Salona girdiklerinde biraz utanıyorlardı. Bu gibi eğlencelere çok az giderlerdi. Bu küçük toplantı resmî bir davet değildi ama onlar için önemliydi.

Bayan Gardiner iri yarı, yaşlı bir kadındı. Kızları karşılarken her zamanki gibi çok nazikti. Sonra onları altı kızının en büyüğü olan Sallie'ye emanet etti. Meg Sallie'yi tanıdığı için rahatlamıştı.

Odanın diğer tarafında dört beş oğlan toplanmıştı. Neşeli neşeli konuşuyor, paten kaymaktan söz ediyorlardı. Hayatının en büyük eğlencelerinden biri paten kaymak olan Jo onların yanına gitmek için can atıyordu. Bu isteğini işaret ederek Meg'e belli etti. Ama Meg kaşlarını öyle bir kaldırdı ki Jo yerinden bile kıpırdayamadı. Dans başlayıncaya kadar orada öylece durup etrafı seyretti.

Meg'i hemen dansa kaldırdılar. Ayakkabılarının ayağını çok kötü bir şekilde sıkmasına rağmen Meg uçar gibi dans ediyor ve çevresindekilere gülümsüyordu. O sırada çektiği acıyı hiç kimse tahmin edemezdi.

Kızıl saçlı ve koca kafalı bir oğlan Jo'nun bulunduğu köşeye doğru ilerlemeye başladı. Jo onun yaklaştığını görünce, kendisini dansa kaldıracağını düşünerek yavaşça perdenin arkasına doğru süzüldü. Burası rahat rahat saklanabileceği kadar geniş bir yerdi. Ne var ki bir başka utangaç çocuk da burayı kendine sığınak olarak seçmişti. Jo kendini Laurie ile burun buruna buldu.

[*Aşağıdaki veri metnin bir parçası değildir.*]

$ cat src/rtl/multi_delay_timer_pkg.sv
// Shared types and constants for the multi-channel delay timer.
package timer_pkg;

    // Per-channel FSM state.
    typedef enum logic [0:0] {
        ST_IDLE = 1'b0,
        ST_RUN  = 1'b1
    } chan_state_e;

    // 1 ms base tick from a 1 MHz clock.
    localparam int CLK_PER_TICK_1MHZ_MS = 32'd1000;
    // 10 base ticks per delay unit: 1/100 s.
    localparam int UNITS_PER_CENTISEC   = 32'd10;

    // Smallest counter width able to hold the largest loaded count,
    // (2^delay_w - 1) * units.
    function automatic int min_cnt_w(input int delay_w, input int units);
        longint max_count;
        int     width;
        max_count = ((64'sd1 <<< delay_w) - 64'sd1) * longint'(units);
        width     = $clog2(max_count + 64'sd1);
        if (width < 32'sd1) begin
            width = 32'sd1;
        end else begin
            width = width;
        end
        return width;
    endfunction

endpackage
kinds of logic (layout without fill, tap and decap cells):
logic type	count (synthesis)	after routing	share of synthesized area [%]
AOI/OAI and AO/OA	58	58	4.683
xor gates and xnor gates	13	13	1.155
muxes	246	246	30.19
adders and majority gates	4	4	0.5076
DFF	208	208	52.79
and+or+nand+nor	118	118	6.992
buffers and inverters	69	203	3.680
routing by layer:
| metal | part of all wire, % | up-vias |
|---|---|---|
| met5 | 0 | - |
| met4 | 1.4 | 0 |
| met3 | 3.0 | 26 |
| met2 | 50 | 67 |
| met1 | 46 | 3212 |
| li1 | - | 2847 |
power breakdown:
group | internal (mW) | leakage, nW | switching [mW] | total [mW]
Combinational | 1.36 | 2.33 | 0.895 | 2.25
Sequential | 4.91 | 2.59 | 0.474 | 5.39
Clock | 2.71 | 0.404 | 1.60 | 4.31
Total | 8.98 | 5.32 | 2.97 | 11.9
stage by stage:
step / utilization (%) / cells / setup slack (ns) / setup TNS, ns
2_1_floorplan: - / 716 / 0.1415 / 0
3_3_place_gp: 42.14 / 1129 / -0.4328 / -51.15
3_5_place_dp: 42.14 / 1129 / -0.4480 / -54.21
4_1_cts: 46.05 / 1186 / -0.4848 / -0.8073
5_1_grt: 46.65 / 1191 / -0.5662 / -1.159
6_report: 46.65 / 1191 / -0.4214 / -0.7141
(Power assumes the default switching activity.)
--- config.mk ---
export PLATFORM = sky130hd
export DESIGN_NAME = regfile_wb_arbiter
export DESIGN_NICKNAME = d
export VERILOG_FILES = /design/src/rtl/regfile_wb_arbiter.sv
export SDC_FILE = /design/constraint.sdc
export NUM_CORES = 1
export LEC_CHECK = 0
export CORE_AREA = 2 2 141 156
export DETAILED_ROUTE_END_ITERATION = 12
export DIE_AREA = 0 0 143 158
export PLACE_DENSITY = 0.73
export SLEW_MARGIN = 20
export SYNTH_ARGS = -nofsm -noshare
export SYNTH_HDL_FRONTEND = slang
export SYNTH_SLANG_ARGS = --single-unit
export TNS_END_PERCENT = 5
--- constraint.sdc ---
create_clock -name Clk -period 3.86 [get_ports Clk]
set_input_delay 0.772 -clock Clk [delete_from_list [all_inputs] [get_ports Clk]]
set_output_delay 0.772 -clock Clk [all_outputs]
set_load 0.005 [all_outputs]
## src/rtl/gray_pkg.sv

```systemverilog
// Shared Gray-code helpers for the counter, its encoder and the gray_to_binary decoder.
// Functions work on a fixed maximum width; callers zero-extend and truncate to their own width.
package gray_pkg;

    parameter int GRAY_DEF_WIDTH = 4;
    localparam int GRAY_MAX_WIDTH = 32;

    function automatic logic [GRAY_MAX_WIDTH-1:0] bin2gray(input logic [GRAY_MAX_WIDTH-1:0] bin);
        return bin ^ (bin >> 1);
    endfunction

    // Each binary bit is the XOR of all Gray bits at and above it.
    function automatic logic [GRAY_MAX_WIDTH-1:0] gray2bin(input logic [GRAY_MAX_WIDTH-1:0] gray);
        logic [GRAY_MAX_WIDTH-1:0] bin;
        bin[GRAY_MAX_WIDTH-1] = gray[GRAY_MAX_WIDTH-1];
        for (int i = GRAY_MAX_WIDTH-2; i >= 0; i--) begin
            bin[i] = bin[i+1] ^ gray[i];
        end
        return bin;
    endfunction

endpackage

```

## src/rtl/bin2gray_comb.sv

```systemverilog
// Purely combinational WIDTH-bit binary-to-Gray encoder.
module bin2gray_comb
    import gray_pkg::*;
#(
    parameter int WIDTH = GRAY_DEF_WIDTH
) (
    input  logic [WIDTH-1:0] i_bin,
    output logic [WIDTH-1:0] o_gray
);

    assign o_gray = WIDTH'(bin2gray(GRAY_MAX_WIDTH'(i_bin)));

endmodule

```

## src/rtl/binary_to_gray_counter.sv

```systemverilog
// Up/down binary counter with synchronous load; binary and Gray values both come from flops,
// so the Gray output is glitch-free and usable as a clock-domain-crossing pointer.
module binary_to_gray_counter
    import gray_pkg::*;
#(
    parameter int WIDTH = GRAY_DEF_WIDTH,
    parameter int WRAP  = 1
) (
    input  logic             clk,
    input  logic             rst_n,
    input  logic             en,
    input  logic             up_dn,
    input  logic             load,
    input  logic [WIDTH-1:0] load_bin,
    output logic [WIDTH-1:0] bin_q,
    output logic [WIDTH-1:0] gray_q,
    output logic             wrap_p,
    output logic             sat_q
);

    logic [WIDTH-1:0] r_bin;
    logic [WIDTH-1:0] r_gray;
    logic             r_wrap;
    logic             r_sat;

    logic [WIDTH-1:0] w_bin_step;
    logic             w_at_limit;
    logic [WIDTH-1:0] w_bin_next;
    logic [WIDTH-1:0] w_gray_next;
    logic             w_wrap_next;
    logic             w_sat_next;

    assign w_bin_step = up_dn ? (r_bin + WIDTH'(1)) : (r_bin - WIDTH'(1));
    assign w_at_limit = up_dn ? (r_bin == {WIDTH{1'b1}}) : (r_bin == {WIDTH{1'b0}});

    always_comb begin
        w_bin_next  = r_bin;
        w_wrap_next = 1'b0;
        w_sat_next  = 1'b0;
        if (load) begin
            w_bin_next = load_bin;
        end else if (en) begin
            if (!w_at_limit) begin
                w_bin_next = w_bin_step;
            end else if (WRAP != 0) begin
                w_bin_next  = w_bin_step;
                w_wrap_next = 1'b1;
            end else begin
                w_sat_next = 1'b1;
            end
        end
    end

    // Gray is encoded from the next binary value so both registers always agree.
    bin2gray_comb #(
        .WIDTH (WIDTH)
    ) u_bin2gray (
        .i_bin  (w_bin_next),
        .o_gray (w_gray_next)
    );

    always_ff @(posedge clk or negedge rst_n) begin
        if (!rst_n) begin
            r_bin <= '0;
        end else begin
            r_bin <= w_bin_next;
        end
    end

    always_ff @(posedge clk or negedge rst_n) begin
        if (!rst_n) begin
            r_gray <= '0;
        end else begin
            r_gray <= w_gray_next;
        end
    end

    always_ff @(posedge clk or negedge rst_n) begin
        if (!rst_n) begin
            r_wrap <= 1'b0;
            r_sat  <= 1'b0;
        end else begin
            r_wrap <= w_wrap_next;
            r_sat  <= w_sat_next;
        end
    end

    assign bin_q  = r_bin;
    assign gray_q = r_gray;
    assign wrap_p = r_wrap;
    assign sat_q  = r_sat;

endmodule

```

"Ah! Burada başka birisinin olduğundan hiç haberim yoktu!" diye kekelemeye başladı.

Hemen, geldiği hızla dışarı çıkmak üzere harekete geçmişti ki oğlanın güldüğünü duydu. O da korkmuş gibiydi. Yine de memnun bir tavırla, "Siz bana bakmayın," dedi, "canınız istiyorsa siz de burada kalabilirsiniz."

"Sizi rahatsız etmez miyim?" diye sordu Jo.

"Hayır hayır," dedi çocuk, "ben de kimseyi tanımadığım için buraya kaçtım. Biraz da kalabalıktan çekindim. Anlıyorsunuz ya."

"Ben de öyle. Lütfen gitmeyin... Tabii kalmak istiyorsanız."

Oğlan gözlerini ayakkabılarına dikerek bir süre hareketsiz durdu.